- **Try it**: Copy out exactly the lines from the first line of the material below through the line containing "export SYNTH_HDL_FRONTEND = slang", and nothing beyond them.

- **Task inputs**:
[config.mk]
export PLATFORM = sky130hd
export DESIGN_NAME = psv_front
export DESIGN_NICKNAME = d
export VERILOG_FILES = /design/src/rtl/per_source_volume_top_k_unit_defines.svh /design/src/rtl/psv_pkg.sv /design/src/rtl/psv_front.sv
export SDC_FILE = /design/constraint.sdc
export NUM_CORES = 1
export LEC_CHECK = 0
export ABC_AREA = 1
export BUFFER_PORTS_ARGS = -buffer_cell sky130_fd_sc_hd__buf_2
export CAP_MARGIN = 20
export CORE_ASPECT_RATIO = 0.9
export CORE_MARGIN = 2
export CORE_UTILIZATION = 51
export CTS_CLUSTER_DIAMETER = 40
export DETAILED_ROUTE_END_ITERATION = 6
export GPL_ROUTABILITY_DRIVEN = 0
export PLACE_DENSITY = 0.78
export SYNTH_ARGS = -nofsm -noshare
export SYNTH_HDL_FRONTEND = slang
export SYNTH_SLANG_ARGS = --single-unit
[constraint.sdc]
create_clock -name clk -period 6.5 [get_ports clk]
set_input_delay 0.65 -clock clk [delete_from_list [all_inputs] [get_ports clk]]
set_output_delay 0.65 -clock clk [all_outputs]
set_load 0.005 [all_outputs]
[src/rtl/per_source_volume_top_k_unit_defines.svh]
// assertion macros for the per-source volume top-k unit
`ifndef PER_SOURCE_VOLUME_TOP_K_UNIT_DEFINES_SVH
`define PER_SOURCE_VOLUME_TOP_K_UNIT_DEFINES_SVH

// clocked check, held off during reset
`define PSV_CHECK(lbl, prop, msg) \
  lbl: assert property (@(posedge clk) disable iff (rst) (prop)) else $error(msg);

// implication checked over the same clock edge
`define PSV_IMPLIES(lbl, ante, cons, msg) \
  `PSV_CHECK(lbl, (ante) |-> (cons), msg)

`endif

[src/rtl/psv_pkg.sv]
// shared constants and types for the per-source volume top-k unit
`default_nettype none
package psv_pkg;
  localparam int TableDepth = 256;
  localparam int IdxW       = $clog2(TableDepth);
  localparam int CntW       = $clog2(TableDepth + 1);
  localparam int TopCount   = 10;
  localparam int RankW      = 4;
  localparam int AddrW      = 32;
  localparam int LenW       = 16;
  localparam int PktW       = 32;
  localparam int ByteW      = 48;
  localparam int QueueDepth = 2;
  localparam int QPtrW      = $clog2(QueueDepth);
  localparam int QCntW      = $clog2(QueueDepth + 1);

  localparam logic OP_COUNT  = 1'b0;
  localparam logic OP_REPORT = 1'b1;

  typedef struct packed {
    logic             is_report;
    logic [AddrW-1:0] addr;
    logic [LenW-1:0]  len;
  } item_t;

  typedef struct packed {
    logic [AddrW-1:0] key;
    logic [PktW-1:0]  pkts;
    logic [ByteW-1:0] bytes;
  } entry_t;

  typedef struct packed {
    logic            busy;
    logic [CntW-1:0] used;
  } status_t;
endpackage
`default_nettype wire

[src/rtl/psv_front.sv]
// input side: accepts items, classifies them and queues them for the table engine
`default_nettype none
module psv_front (
  input  wire logic                     clk,
  input  wire logic                     rst,
  input  wire logic                     in_valid,
  output logic                          in_ready,
  input  wire logic                     operation,
  input  wire logic [psv_pkg::AddrW-1:0] src_addr,
  input  wire logic [psv_pkg::LenW-1:0]  ip_length,
  output logic                          q_valid,
  output psv_pkg::item_t                q_item,
  input  wire logic                     q_pop
);
  psv_pkg::item_t                slot [psv_pkg::QueueDepth];
  logic [psv_pkg::QPtrW-1:0]     wr_ptr;
  logic [psv_pkg::QPtrW-1:0]     rd_ptr;
  logic [psv_pkg::QCntW-1:0]     count;
  logic                          push;
  logic                          pop;

  assign in_ready = (count != psv_pkg::QCntW'(psv_pkg::QueueDepth));
  assign q_valid  = (count != '0);
  assign q_item   = slot[rd_ptr];
  assign push     = in_valid && in_ready;
  assign pop      = q_pop && q_valid;

  always_ff @(posedge clk) begin
    if (rst) begin
      wr_ptr <= '0;
      rd_ptr <= '0;
      count  <= '0;
    end else begin
      if (push) wr_ptr <= wr_ptr + 1'b1;
      if (pop)  rd_ptr <= rd_ptr + 1'b1;
      if (push && !pop)      count <= count + 1'b1;
      else if (pop && !push) count <= count - 1'b1;
    end
  end

  always_ff @(posedge clk) begin
    if (push) begin
      slot[wr_ptr].is_report <= (operation == psv_pkg::OP_REPORT);
      slot[wr_ptr].addr      <= src_addr;
      slot[wr_ptr].len       <= ip_length;
    end
  end
endmodule
`default_nettype wire

==> impl_metrics.csv <==
group,metric,value,unit
status,status,"complete, no violations",
clock_network,cts_setup_buffers,0,
die,die-height,86.1,µm
timing,finalHoldViolations,0,
logic_synthesis,synth_top_area_frac,0.770,
drt,antenna_left,0,
final_layout,finalNetCount,355,
clock_network,cts_hold_buffers,0,
timing,fin_crit_sh,0.374,
global_routing,grt_pass1_wl,8.99,mm
logic_synthesis,syn_inst,189,
timing,finalSetupTns,0,ps
logic_synthesis,syn_area,3820,µm²
drt,drt_iter0_drc,66,
clock_network,cts.sinks,103,
die,initial_core_util,0.534,
setup_path,worst_setup_path_end_kind,"output pin",
clock_network,worst_skew_pair.late_latency,350,ps
global_routing,gr-total-overflow,0,
final_layout,synthToLayoutAreaGrowth,20.6,%
run,cap_viol_max_count,0,
final_layout,num_antenna_cells,0,
logic_synthesis,syn-num-nets,243,
timing,fin_worst_skew,7.10,ps
power,p_leak,1.76,nW
timing,slew_violations,0,
placed_design,hpwl,3.91,mm
setup_path,worstPathMaxFanout,49,
drt,dr.pass1.iters,5,
global_routing,grt_use_total,0.149,
global_routing,antenna_found_initial,0,
power,peakVddDrop,178,µV
timing,fmax,412,MHz
logic_synthesis,ys_types,15,
power,p_per_area,344,nW/µm²
timing,worst_slew_pin_slew,902,ps
drt,wl_per_cell,15.0,µm
setup_path,path_class,"flip-flop to output pin",
timing,grt_setup_unrepaired,"no",
min_path,hp-class,"input pin to flip-flop",
drt,vias,1980,
global_routing,grt_max_degree,50,
final_layout,layout-drive-gt1-share,0.559,
drt,viasPerCell,4.96,
logic_synthesis,syn_area_per_cell,20.2,µm²
timing,setup_viol,0,
die,row_count,29,
final_layout,postLayoutCoreUtil,0.644,
drt,post-route-drc-count,0,
setup_path,cp.arrival,1780,ps
global_routing,grt_pass1_vias,1981,
logic_synthesis,seq_area_frac_synth,0.797,
logic_synthesis,netlist.top_cell.by_area,"edfxtp_1",
clock_network,cts_resized,0,
clock_network,clockBufferDepth,2,
timing,maxSlewHeadroom,0.397,
logic_synthesis,ys_warn_count,0,
placed_design,io_buffers,103,
timing,min_period,2430,ps
die,core_area,7150,µm²
drt,wirelength,5.99,mm
logic_synthesis,synth_seq_cells,103,
clock_network,cts_tree,"done",
setup_path,cp.required,5850,ps
setup_path,start_kind,"flip-flop",
clock_network,cts_max_level,3,
die,die_w,95.2,µm
clock_network,root_buffer,"clkbuf_8",
die,pin_count,104,
clock_network,clk_pin_slew,90,ps
clock_network,cts_made_buffers,9,
die,dieArea,8200,µm²
logic_synthesis,synthTopCellsByArea,"edfxtp_1 77%, mux2_2 11%, mux2_4 3.9%",
-- cell families after synthesis --
group,share of synthesized area
muxes,0.154
DFF,0.797
and+or+nand+nor,0.0200
adders and majority gates,0.00327
buffers and inverters,0.0206
AOI/OAI and AO/OA,0.00524
-- metrics by stage --
step | cell area [µm²] | hold slack, ps | power [mW] | std cells | worst slack, ps
2_1_floorplan | 3820 | 465 | 1.12 | 189 | 3250
3_3_place_gp | 4440 | 484 | 1.26 | 383 | 4130
3_5_place_dp | 4440 | 493 | 1.27 | 383 | 4120
4_1_cts | 4610 | 464 | 1.60 | 399 | 4040
5_1_grt | 4610 | 466 | 1.67 | 399 | 3980
6_report | 4610 | 480 | 1.58 | 399 | 4070
-- metal layers --
metal | global-route usage | part of all wire | vias up
li1 | - | - | 947
met1 | 0.188 | 0.44 | 940
met2 | 0.242 | 0.48 | 82
met3 | 0.0351 | 0.065 | 11
met4 | 0.0725 | 0.017 | 0
met5 | 0 | 0 | -
-- synth_stat cells --
| cell type | number |
|---|---|
| edfxtp_1 | 98 |
| mux2_2 | 39 |
| mux2_4 | 10 |
| nand2_1 | 9 |
| inv_1 | 8 |
| nor2_1 | 7 |
| dfxtp_1 | 5 |
| buf_4 | 3 |
| a21oi_1 | 2 |
| nand3_1 | 2 |
| o21ai_0 | 2 |
| buf_6 | 1 |
| buf_8 | 1 |
| ha_1 | 1 |
| nand4_1 | 1 |
-- worst max-delay path, cell delays in order, from the launching register on --
cell     delay, ps
dfxtp_2        320
buf_4          550
mux2_2         420
buf_2          130
-- layout make-up --
type | instances | area, µm²
clock buffer | 9 | 124
clock inverter | 7 | 40.0
fill | 529 | 2540
inverter | 8 | 30.0
multi-input combinational | 73 | 713
sequential | 103 | 3040
tap | 93 | 116
timing repair buffer | 106 | 538
-- state kept, by name, indices dropped and copies added (netlist names), named ones only --
name	flops
slot	98
count	2
rd_ptr	1
wr_ptr	1
-- path summary, 6_finish.rpt --
kind,start,endpoint,slack (ps),cells after the start
hold / removal,ip_length[9],slot[0][9]$_DFFE_PP_,480,1
setup / recovery,flip-flop,q_item[15],4070,3
setup reg to reg,count[0]$_SDFFE_PP0P_,slot[0][23]$_DFFE_PP_,4350,5
hold reg to reg,rd_ptr$_SDFFE_PP0P_,rd_ptr$_SDFFE_PP0P_,530,2
-- placed cells by master (no fill, tap or decap) --
cell type,count
edfxtp_1,98
buf_4,3
mux2_2,39
clkinvlp_4,2
nand2_1,9
buf_2,103
ha_1,1
dfxtp_2,1
clkinv_1,3
nand3_1,2
nand4_1,1
o21ai_0,2
mux2_4,10
a21oi_1,2
clkinv_2,1
nor2_1,5
clkinv_4,1
dfxtp_1,4
inv_1,8
clkbuf_8,9
nor2_4,2
-- report_power, final --
group / total, mW / switching (mW) / internal [mW]
clock: 0.335 / 0.199 / 0.135
combinational: 0.387 / 0.196 / 0.190
sequential: 0.861 / 0.0227 / 0.838
No activity file was read; power rests on OpenSTA's default activity.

- **Exercise output**:
[config.mk]
export PLATFORM = sky130hd
export DESIGN_NAME = psv_front
export DESIGN_NICKNAME = d
export VERILOG_FILES = /design/src/rtl/per_source_volume_top_k_unit_defines.svh /design/src/rtl/psv_pkg.sv /design/src/rtl/psv_front.sv
export SDC_FILE = /design/constraint.sdc
export NUM_CORES = 1
export LEC_CHECK = 0
export ABC_AREA = 1
export BUFFER_PORTS_ARGS = -buffer_cell sky130_fd_sc_hd__buf_2
export CAP_MARGIN = 20
export CORE_ASPECT_RATIO = 0.9
export CORE_MARGIN = 2
export CORE_UTILIZATION = 51
export CTS_CLUSTER_DIAMETER = 40
export DETAILED_ROUTE_END_ITERATION = 6
export GPL_ROUTABILITY_DRIVEN = 0
export PLACE_DENSITY = 0.78
export SYNTH_ARGS = -nofsm -noshare
export SYNTH_HDL_FRONTEND = slang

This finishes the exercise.